(Collected data entries)

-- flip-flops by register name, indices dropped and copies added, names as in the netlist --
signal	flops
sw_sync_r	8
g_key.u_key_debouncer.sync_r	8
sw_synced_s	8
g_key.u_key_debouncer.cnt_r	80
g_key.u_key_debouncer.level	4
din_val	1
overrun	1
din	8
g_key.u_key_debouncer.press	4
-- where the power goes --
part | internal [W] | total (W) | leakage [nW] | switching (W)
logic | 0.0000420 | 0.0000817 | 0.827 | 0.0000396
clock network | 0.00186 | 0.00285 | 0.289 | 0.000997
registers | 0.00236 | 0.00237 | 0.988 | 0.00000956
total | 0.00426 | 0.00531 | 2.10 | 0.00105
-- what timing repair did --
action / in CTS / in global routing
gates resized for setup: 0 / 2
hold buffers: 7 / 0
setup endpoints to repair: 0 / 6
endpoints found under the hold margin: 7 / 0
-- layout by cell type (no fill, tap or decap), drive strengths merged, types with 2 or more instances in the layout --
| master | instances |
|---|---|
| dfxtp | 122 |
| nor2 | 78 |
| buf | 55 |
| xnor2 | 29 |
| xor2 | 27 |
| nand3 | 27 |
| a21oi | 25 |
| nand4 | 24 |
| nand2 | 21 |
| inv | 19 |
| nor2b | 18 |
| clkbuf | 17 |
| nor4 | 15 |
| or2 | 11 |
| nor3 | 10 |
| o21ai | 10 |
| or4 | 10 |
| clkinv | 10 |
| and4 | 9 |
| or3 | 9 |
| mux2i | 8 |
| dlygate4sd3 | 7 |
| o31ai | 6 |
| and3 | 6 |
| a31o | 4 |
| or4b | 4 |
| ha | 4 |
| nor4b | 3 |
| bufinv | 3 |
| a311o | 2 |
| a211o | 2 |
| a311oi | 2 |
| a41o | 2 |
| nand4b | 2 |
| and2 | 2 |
[config.mk]
export PLATFORM = sky130hd
export DESIGN_NAME = digital_lock_seq
export DESIGN_NICKNAME = d
export VERILOG_FILES = /design/src/rtl/lock_pkg.sv /design/src/rtl/lock_timer.sv /design/src/rtl/digital_lock_seq.sv
export SDC_FILE = /design/constraint.sdc
export NUM_CORES = 1
export LEC_CHECK = 0
export CAP_MARGIN = 0
export CORE_ASPECT_RATIO = 0.7
export CORE_MARGIN = 2
export CORE_UTILIZATION = 58
export DETAILED_ROUTE_END_ITERATION = 12
export MAX_ROUTING_LAYER = met4
export PLACE_DENSITY = 0.79
export SYNTH_ARGS = -nofsm -noshare
export SYNTH_HDL_FRONTEND = slang
export SYNTH_SLANG_ARGS = --single-unit
[constraint.sdc]
create_clock -name clk -period 2.8 [get_ports clk]
set_clock_uncertainty 0.15 [all_clocks]
set_input_delay 0.56 -clock clk [delete_from_list [all_inputs] [get_ports clk]]
set_output_delay 0.56 -clock clk [all_outputs]
set_load 0.01 [all_outputs]
[src/rtl/lock_pkg.sv]
// Shared types and helpers for the multi-digit lock: state encoding,
// attempt thermometer and digit slicing of a packed code word.
package lock_pkg;

    typedef enum logic [2:0] {
        S_IDLE     = 3'd0,
        S_ENTRY    = 3'd1,
        S_UNLOCKED = 3'd2,
        S_LOCKOUT  = 3'd3,
        S_PROGRAM  = 3'd4
    } lock_state_t;

    localparam int unsigned MAX_CODE_W  = 256;
    localparam int unsigned MAX_THERM_W = 32;

    // Bit i is set when more than i failures have been counted.
    function automatic logic [MAX_THERM_W-1:0] therm(input int unsigned count,
                                                     input int unsigned max_attempts);
        logic [MAX_THERM_W-1:0] w_bits;
        w_bits = '0;
        for (int unsigned i = 0; i < MAX_THERM_W; i++) begin
            w_bits[i] = (i < count) && (i < max_attempts);
        end
        return w_bits;
    endfunction

    // Digit 0 is the most significant digit of the code word.
    function automatic logic [31:0] get_digit(input logic [MAX_CODE_W-1:0] code,
                                              input int unsigned idx,
                                              input int unsigned digit_w,
                                              input int unsigned code_len);
        logic [31:0] w_mask;
        w_mask = (digit_w >= 32) ? '1 : ((32'd1 << digit_w) - 32'd1);
        return 32'(code >> ((code_len - 1 - idx) * digit_w)) & w_mask;
    endfunction

endpackage

[src/rtl/lock_timer.sv]
// Loadable down-counter shared by the unlock window, lockout period and
// entry timeout; only one of them can be running in any given state.
module lock_timer #(
    parameter int unsigned W = 8
) (
    input  logic         clk,
    input  logic         reset,
    input  logic         i_load,
    input  logic [W-1:0] i_value,
    input  logic         i_tick,
    output logic         o_zero
);

    logic [W-1:0] r_count;

    always_ff @(posedge clk) begin
        if (reset) begin
            r_count <= '0;
        end else if (i_load) begin
            r_count <= i_value;
        end else if (i_tick && (r_count != '0)) begin
            r_count <= r_count - W'(1);
        end
    end

    // Flags the tick on which the count reaches zero, so the owner can act on that same edge.
    assign o_zero = i_tick && !i_load && (r_count == W'(1));

endmodule

[src/rtl/digital_lock_seq.sv]
// Multi-digit pushbutton lock with attempt counting, lockout, timed relock
// and field reprogramming of the stored code.
module digital_lock_seq
    import lock_pkg::*;
#(
    parameter int unsigned DIGIT_W        = 4,
    parameter int unsigned CODE_LEN       = 4,
    parameter int unsigned MAX_ATTEMPTS   = 3,
    parameter int unsigned UNLOCK_CYCLES  = 16,
    parameter int unsigned LOCKOUT_CYCLES = 64,
    parameter int unsigned ENTRY_TIMEOUT  = 32,
    parameter logic [CODE_LEN*DIGIT_W-1:0] DEFAULT_CODE = 16'h10A5
) (
    input  logic                             clk,
    input  logic                             reset,
    input  logic                             admin_reset,
    input  logic                             enter,
    input  logic                             prog_en,
    input  logic [DIGIT_W-1:0]               code_in,
    output logic                             unlock_led,
    output logic                             lockout_led,
    output logic [MAX_ATTEMPTS-1:0]          attempt_led,
    output logic [$clog2(CODE_LEN+1)-1:0]    digit_cnt,
    output logic                             prog_led,
    output logic                             prog_done
);

    localparam int unsigned CODE_W  = CODE_LEN * DIGIT_W;
    localparam int unsigned CNT_W   = $clog2(CODE_LEN + 1);
    localparam int unsigned ATT_W   = $clog2(MAX_ATTEMPTS + 1);
    localparam int unsigned MAX_UL  = (UNLOCK_CYCLES > LOCKOUT_CYCLES) ? UNLOCK_CYCLES : LOCKOUT_CYCLES;
    localparam int unsigned MAX_CYC = (MAX_UL > ENTRY_TIMEOUT) ? MAX_UL : ENTRY_TIMEOUT;
    localparam int unsigned TMR_W   = $clog2(MAX_CYC) + 1;

    lock_state_t             r_state;
    logic                    r_enter_q;
    logic [CODE_W-1:0]       r_code;
    logic [CODE_W-1:0]       r_shadow;
    logic [CNT_W-1:0]        r_digit_cnt;
    logic [ATT_W-1:0]        r_attempts;
    logic                    r_mismatch;
    logic                    r_unlock_led;
    logic                    r_lockout_led;
    logic [MAX_ATTEMPTS-1:0] r_attempt_led;
    logic                    r_prog_led;
    logic                    r_prog_done;

    lock_state_t             w_state_nxt;
    logic [CODE_W-1:0]       w_code_nxt;
    logic [CODE_W-1:0]       w_shadow_nxt;
    logic [CODE_W-1:0]       w_shadow_upd;
    logic [CNT_W-1:0]        w_digit_cnt_nxt;
    logic [ATT_W-1:0]        w_attempts_nxt;
    logic                    w_mismatch_nxt;
    logic                    w_prog_done_nxt;
    logic                    w_press;
    logic                    w_last_digit;
    logic                    w_digit_bad;
    logic [DIGIT_W-1:0]      w_stored_digit;
    logic                    w_tmr_load;
    logic [TMR_W-1:0]        w_tmr_value;
    logic                    w_tmr_tick;
    logic                    w_tmr_zero;

    lock_timer #(.W(TMR_W)) u_timer (
        .clk     (clk),
        .reset   (reset),
        .i_load  (w_tmr_load),
        .i_value (w_tmr_value),
        .i_tick  (w_tmr_tick),
        .o_zero  (w_tmr_zero)
    );

    assign w_press        = enter & ~r_enter_q;
    assign w_last_digit   = (r_digit_cnt == CNT_W'(CODE_LEN - 1));
    assign w_stored_digit = DIGIT_W'(get_digit(MAX_CODE_W'(r_code), 32'(r_digit_cnt), DIGIT_W, CODE_LEN));
    assign w_digit_bad    = (code_in != w_stored_digit);

    always_comb begin
        w_shadow_upd = r_shadow;
        for (int unsigned d = 0; d < CODE_LEN; d++) begin
            if (d == 32'(r_digit_cnt)) begin
                w_shadow_upd[(CODE_LEN-1-d)*DIGIT_W +: DIGIT_W] = code_in;
            end
        end
    end

    always_comb begin
        w_state_nxt     = r_state;
        w_code_nxt      = r_code;
        w_shadow_nxt    = r_shadow;
        w_digit_cnt_nxt = r_digit_cnt;
        w_attempts_nxt  = r_attempts;
        w_mismatch_nxt  = r_mismatch;
        w_prog_done_nxt = 1'b0;
        w_tmr_load      = 1'b0;
        w_tmr_value     = '0;
        w_tmr_tick      = 1'b0;

        if (admin_reset) begin
            w_state_nxt     = S_IDLE;
            w_shadow_nxt    = '0;
            w_digit_cnt_nxt = '0;
            w_attempts_nxt  = '0;
            w_mismatch_nxt  = 1'b0;
            w_tmr_load      = 1'b1;
        end else begin
            case (r_state)
                S_IDLE, S_ENTRY: begin
                    if (w_press) begin
                        if (w_last_digit) begin
                            w_digit_cnt_nxt = '0;
                            w_mismatch_nxt  = 1'b0;
                            if (!(r_mismatch || w_digit_bad)) begin
                                w_state_nxt    = S_UNLOCKED;
                                w_attempts_nxt = '0;
                                w_tmr_load     = 1'b1;
                                w_tmr_value    = TMR_W'(UNLOCK_CYCLES);
                            end else if (r_attempts == ATT_W'(MAX_ATTEMPTS - 1)) begin
                                w_state_nxt    = S_LOCKOUT;
                                w_attempts_nxt = ATT_W'(MAX_ATTEMPTS);
                                w_tmr_load     = 1'b1;
                                w_tmr_value    = TMR_W'(LOCKOUT_CYCLES);
                            end else begin
                                w_state_nxt    = S_IDLE;
                                w_attempts_nxt = r_attempts + ATT_W'(1);
                            end
                        end else begin
                            w_state_nxt     = S_ENTRY;
                            w_digit_cnt_nxt = r_digit_cnt + CNT_W'(1);
                            w_mismatch_nxt  = r_mismatch | w_digit_bad;
                            w_tmr_load      = 1'b1;
                            w_tmr_value     = TMR_W'(ENTRY_TIMEOUT);
                        end
                    end else if ((r_state == S_ENTRY) && (ENTRY_TIMEOUT != 0)) begin
                        w_tmr_tick = 1'b1;
                        if (w_tmr_zero) begin
                            w_state_nxt     = S_IDLE;
                            w_digit_cnt_nxt = '0;
                            w_mismatch_nxt  = 1'b0;
                        end
                    end
                end
                S_UNLOCKED: begin
                    if (prog_en) begin
                        w_state_nxt     = S_PROGRAM;
                        w_digit_cnt_nxt = '0;
                        w_shadow_nxt    = '0;
                    end else begin
                        w_tmr_tick = 1'b1;
                        if (w_tmr_zero) begin
                            w_state_nxt = S_IDLE;
                        end
                    end
                end
                S_PROGRAM: begin
                    if (w_press) begin
                        if (w_last_digit) begin
                            w_code_nxt      = w_shadow_upd;
                            w_shadow_nxt    = '0;
                            w_digit_cnt_nxt = '0;
                            w_prog_done_nxt = 1'b1;
                            w_state_nxt     = S_IDLE;
                        end else begin
                            w_shadow_nxt    = w_shadow_upd;
                            w_digit_cnt_nxt = r_digit_cnt + CNT_W'(1);
                        end
                    end
                end
                S_LOCKOUT: begin
                    if (LOCKOUT_CYCLES != 0) begin
                        w_tmr_tick = 1'b1;
                        if (w_tmr_zero) begin
                            w_state_nxt    = S_IDLE;
                            w_attempts_nxt = '0;
                        end
                    end
                end
                default: begin
                    w_state_nxt = S_IDLE;
                end
            endcase
        end
    end

    // LED registers are driven from the next state so they track r_state without extra lag.
    always_ff @(posedge clk) begin
        if (reset) begin
            r_state       <= S_IDLE;
            r_enter_q     <= 1'b0;
            r_code        <= DEFAULT_CODE;
            r_shadow      <= '0;
            r_digit_cnt   <= '0;
            r_attempts    <= '0;
            r_mismatch    <= 1'b0;
            r_unlock_led  <= 1'b0;
            r_lockout_led <= 1'b0;
            r_attempt_led <= '0;
            r_prog_led    <= 1'b0;
            r_prog_done   <= 1'b0;
        end else begin
            r_state       <= w_state_nxt;
            r_enter_q     <= enter;
            r_code        <= w_code_nxt;
            r_shadow      <= w_shadow_nxt;
            r_digit_cnt   <= w_digit_cnt_nxt;
            r_attempts    <= w_attempts_nxt;
            r_mismatch    <= w_mismatch_nxt;
            r_unlock_led  <= (w_state_nxt == S_UNLOCKED);
            r_lockout_led <= (w_state_nxt == S_LOCKOUT);
            r_attempt_led <= (w_state_nxt == S_LOCKOUT) ? '1
                           : MAX_ATTEMPTS'(therm(32'(w_attempts_nxt), MAX_ATTEMPTS));
            r_prog_led    <= (w_state_nxt == S_PROGRAM);
            r_prog_done   <= w_prog_done_nxt;
        end
    end

    assign unlock_led  = r_unlock_led;
    assign lockout_led = r_lockout_led;
    assign attempt_led = r_attempt_led;
    assign digit_cnt   = r_digit_cnt;
    assign prog_led    = r_prog_led;
    assign prog_done   = r_prog_done;

endmodule

==> flow_summary.ini <==
[status]
status = finished clean

[final_layout]
mostFrequentLayoutCells = nor2_1, dfxtp_1, nand2_1
num_antenna_cells = 0
regArea_um2 = 1120
areaGrowthSynthToFinish_pct = 15.1
final_common_cell = nor2_1
nets = 367
multiInputGateArea_um2 = 1570
n_fill_cell = 381
drive_gt1_frac = 0.122

[pwr]
p_total_uw = 1380
cellLeakagePower_uw = 0.00121
p_switching_uw = 332
internal_power_uw = 1050
vdd.ir_drop.worst_mv = 0.276
power.share.sequential = 0.585
pwr-share-clk = 0.332
power_density_nw_per_um2 = 425
p_sw_frac = 0.240
comb_power_share = 0.083

[critical_path]
crit_path_max_fanout = 4
end_kind = register
arrival_ps = 2760
r2r_slack_ps = 150
required_ps = 2910
start_kind = register
worstReg2RegStart = u_timer.r_count[0]
r2r_end = unlock_led
worstSetupPathType = reg -> reg
ff2ff_path_depth = 7

[clock_tree]
cts.sinks = 56
cts_tree = done
clock_path_buffers = 2
worstSkewPairLatency_ps = 310
cts_made_buffers = 5
path_clk_slew_ps = 90
htree_levels = 2
cts_root_buf = clkbuf_8

[synthesis]
yosysSeqAreaShare = 0.397
synthesis.area_um2 = 2820
yosysUniqueCellTypes = 55
synth_nets = 343
ys_ff_latch = 56
syn_avg_cell_area_um2 = 8.63
ys.flop_type = dfxtp_1
synth_edf_count = 0
synthCells = 327
async_flop_share = 0
yosys_warnings = 0

[floorplan]
ios = 19
die_h_um = 62.4
start_util = 0.597
coreArea_um2 = 4730
rows = 21
die_area_um2 = 5450
die_w_um = 87.4

[global_routing]
grt_pass1_vias = 2283
grt-ovfl-total = 0
grt_max_degree = 33
grt_antenna_before_repair = 0
track_usage = 0.275
grt_first_pass_wirelength_um = 11400

[timing]
tns_ps = 0
post-route-period-util = 0.947
period_needed_ps = 2650
clock.fmax_ghz = 0.377
final.setup.worst_slack_ps = 150
hold_viol_final = 0
rsz0062_at_grt = no
maxSlewHeadroom = 0.569
finalSetupViolCount = 0
worst_pin_slew_ps = 640
drv_slew = 0

[placed_design]
dp_hpwl_um = 4850
gp_congestion = 1.02
place_ws_ps = 6.52
port_buffers = 18

[detailed_routing]
ant_nets = 0
vias_per_cell = 6.12
vias = 2505
drc = 0
wl_per_cell_um = 16.7
drt_iter0_markers = 314
dr.pass1.iters = 5
finalWirelength_um = 6830

[worst_hold_path]
hold_path.class = reg -> reg
hp-start = r_code[7]
hold_depth = 1
hold_path_end = r_code[7]

[job]
max-cap-violations = 0
-- worst max-delay path by stage --
stage	start	end	slack, ps	cells after the start
2_1_floorplan	digit_cnt[1]	attempt_led[0]	370	7
3_3_place_gp	code_in[3]	attempt_led[0]	70	7
3_5_place_dp	code_in[3]	attempt_led[0]	7	7
4_1_cts	digit_cnt[1]	attempt_led[0]	170	6
5_1_grt	u_timer.r_count[1]	unlock_led	0.8	8
6_report	u_timer.r_count[0]	unlock_led	150	7
-- area by class of cell --
type	instances	area share
multi-input combinational	237	0.485
sequential	56	0.345
timing repair buffer	37	0.103
clock buffer	6	0.0254
tap	57	0.0220
inverter	14	0.0162
clock inverter	2	0.00308
-- critical path, stage by stage (launching register included) --
cell	delay, ps
dfxtp_1	410
ha_1	180
or4b_2	650
o31ai_1	380
a2111oi_0	220
a21bo_2	240
a31oi_1	200
o21a_1	170
-- power by group through the flow --
| stage | Combinational [µW] | Sequential (µW) | Clock, µW |
|---|---|---|---|
| 2_1_floorplan | 67.5 | 822 | 0 |
| 3_3_place_gp | 109 | 825 | 0 |
| 3_5_place_dp | 111 | 825 | 0 |
| 4_1_cts | 112 | 807 | 466 |
| 5_1_grt | 123 | 808 | 500 |
| 6_report | 115 | 807 | 458 |
-- logic make-up (layout without fill, tap and decap cells) --
family	after synthesis	in the layout	share of synthesized area
muxes	15	15	0.0736
DFF	56	56	0.397
adders and majority gates	7	7	0.0310
AOI/OAI and AO/OA	76	76	0.199
buffers and inverters	34	59	0.0506
xor gates and xnor gates	5	5	0.0155
and+or+nand+nor	134	134	0.233
-- state kept, by name, indices dropped and copies added (netlist names) --
signal           count
digit_cnt            3
lockout_led          1
attempt_led          3
r_enter_q            1
prog_done            1
r_code              16
r_state              3
unlock_led           1
u_timer.r_count      7
r_shadow            16
prog_led             1
r_mismatch           1
r_attempts           2
-- through the flow --
stage | cells | instance area [µm²] | util | hold WS, ps
6_report | 409 | 3250 | 0.687 | 319
2_1_floorplan | 327 | 2820 | - | 277
3_5_place_dp | 401 | 3140 | 0.663 | 296
4_1_cts | 409 | 3230 | 0.683 | 325
5_1_grt | 409 | 3250 | 0.687 | 341
3_3_place_gp | 401 | 3140 | 0.663 | 285
-- per-layer routing --
| metal | vias to the layer above | part of all wire | track usage |
|---|---|---|---|
| met5 | - | 0 | - |
| met2 | 110 | 0.40 | 0.347 |
| met1 | 1175 | 0.51 | 0.431 |
| met3 | 13 | 0.076 | 0.0678 |
| li1 | 1207 | - | - |
| met4 | 0 | 0.014 | 0.0731 |
-- cells in the mapped netlist, types with 5 or more instances --
cell	instances	area [µm²]
nor2b_1	10	62.6
a21oi_1	17	85.1
inv_1	14	52.6
clkbuf_1	13	48.8
nand2_1	19	71.3
dfxtp_1	56	1120
o21ai_0	11	55.1
ha_1	7	87.6
mux2i_1	11	110
a22oi_1	16	120
nor2_1	60	225
nor3_1	13	65.1
a211o_1	5	43.8
nand2b_1	5	31.3
-- repair_timing --
action                     in CTS  in global routing
setup endpoints to repair       0                  5
setup buffers                   0                  0
hold buffers                    0                  0
resized for setup               0                  3
Power figures use the tool's default switching activity.
## src/rtl/sum_3_inv.sv

```systemverilog
// Inverse 3-tap moving sum: recovers x[n] = y[n] - x[n-1] - x[n-2] (mod 2^W), with a sticky range fault.
// Optional macro SUM3_INV_CNT_EN adds sample_cnt / fault_cnt status counters.
module sum_3_inv #(
  parameter int W      = 8,
  parameter int LIM_HI = 127,
  parameter int LIM_LO = -128
) (
  input  logic                clk,
  input  logic                rst_n,
  input  logic                clr,
  input  logic                en,
  input  logic signed [W-1:0] in,
  output logic signed [W-1:0] out,
  output logic                out_valid,
  output logic                fault
`ifdef SUM3_INV_CNT_EN
  ,
  output logic [15:0]         sample_cnt,
  output logic [7:0]          fault_cnt
`endif
);

  typedef enum logic {RUN, FAULT} state_t;

  state_t              state_q, state_d;
  logic signed [W-1:0] h1_q, h1_d;
  logic signed [W-1:0] h2_q, h2_d;
  logic signed [W-1:0] out_q, out_d;
  logic                out_valid_q, out_valid_d;
  logic signed [W-1:0] r;
  logic                in_range;

  // Wrapping subtraction in W bits is what makes recovery exact after encoder overflow.
  assign r        = in - h1_q - h2_q;
  assign in_range = (int'(r) >= LIM_LO) && (int'(r) <= LIM_HI);

  always_comb begin
    state_d     = state_q;
    h1_d        = h1_q;
    h2_d        = h2_q;
    out_d       = out_q;
    out_valid_d = 1'b0;
    if (clr) begin
      state_d = RUN;
      h1_d    = '0;
      h2_d    = '0;
      out_d   = '0;
    end else if (en && state_q == RUN) begin
      if (!in_range) begin
        // A bad sample means the history is already out of step; do not let it in.
        state_d = FAULT;
      end else begin
        out_d       = r;
        h1_d        = r;
        h2_d        = h1_q;
        out_valid_d = 1'b1;
      end
    end
  end

  // NOTE: state is updated with non-blocking assignments and only here, so every
  // flop samples the same pre-edge values computed in the always_comb above.
  always_ff @(posedge clk or negedge rst_n) begin
    if (!rst_n) begin
      state_q     <= RUN;
      h1_q        <= '0;
      h2_q        <= '0;
      out_q       <= '0;
      out_valid_q <= 1'b0;
    end else begin
      state_q     <= state_d;
      h1_q        <= h1_d;
      h2_q        <= h2_d;
      out_q       <= out_d;
      out_valid_q <= out_valid_d;
    end
  end

  assign out       = out_q;
  assign out_valid = out_valid_q;
  assign fault     = (state_q == FAULT);

`ifdef SUM3_INV_CNT_EN
  logic [15:0] sample_cnt_q, sample_cnt_d;
  logic [7:0]  fault_cnt_q, fault_cnt_d;

  always_comb begin
    sample_cnt_d = sample_cnt_q + 16'(out_valid_d);
    fault_cnt_d  = fault_cnt_q;
    if (state_q == RUN && state_d == FAULT && fault_cnt_q != 8'hFF)
      fault_cnt_d = fault_cnt_q + 8'd1;
  end

  // Counters survive clr so software can see activity across link resyncs.
  always_ff @(posedge clk or negedge rst_n) begin
    if (!rst_n) begin
      sample_cnt_q <= '0;
      fault_cnt_q  <= '0;
    end else begin
      sample_cnt_q <= sample_cnt_d;
      fault_cnt_q  <= fault_cnt_d;
    end
  end

  assign sample_cnt = sample_cnt_q;
  assign fault_cnt  = fault_cnt_q;
`endif

endmodule

```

■ **ACTIVITY**
Retype only the stretch of lines above starting at the one with "worstSetupPathType = reg -> reg" and stopping at the one with "drt_iter0_markers = 314", exactly as written, with both kept.

■ **SOLUTION**
worstSetupPathType = reg -> reg
ff2ff_path_depth = 7

[clock_tree]
cts.sinks = 56
cts_tree = done
clock_path_buffers = 2
worstSkewPairLatency_ps = 310
cts_made_buffers = 5
path_clk_slew_ps = 90
htree_levels = 2
cts_root_buf = clkbuf_8

[synthesis]
yosysSeqAreaShare = 0.397
synthesis.area_um2 = 2820
yosysUniqueCellTypes = 55
synth_nets = 343
ys_ff_latch = 56
syn_avg_cell_area_um2 = 8.63
ys.flop_type = dfxtp_1
synth_edf_count = 0
synthCells = 327
async_flop_share = 0
yosys_warnings = 0

[floorplan]
ios = 19
die_h_um = 62.4
start_util = 0.597
coreArea_um2 = 4730
rows = 21
die_area_um2 = 5450
die_w_um = 87.4

[global_routing]
grt_pass1_vias = 2283
grt-ovfl-total = 0
grt_max_degree = 33
grt_antenna_before_repair = 0
track_usage = 0.275
grt_first_pass_wirelength_um = 11400

[timing]
tns_ps = 0
post-route-period-util = 0.947
period_needed_ps = 2650
clock.fmax_ghz = 0.377
final.setup.worst_slack_ps = 150
hold_viol_final = 0
rsz0062_at_grt = no
maxSlewHeadroom = 0.569
finalSetupViolCount = 0
worst_pin_slew_ps = 640
drv_slew = 0

[placed_design]
dp_hpwl_um = 4850
gp_congestion = 1.02
place_ws_ps = 6.52
port_buffers = 18

[detailed_routing]
ant_nets = 0
vias_per_cell = 6.12
vias = 2505
drc = 0
wl_per_cell_um = 16.7
drt_iter0_markers = 314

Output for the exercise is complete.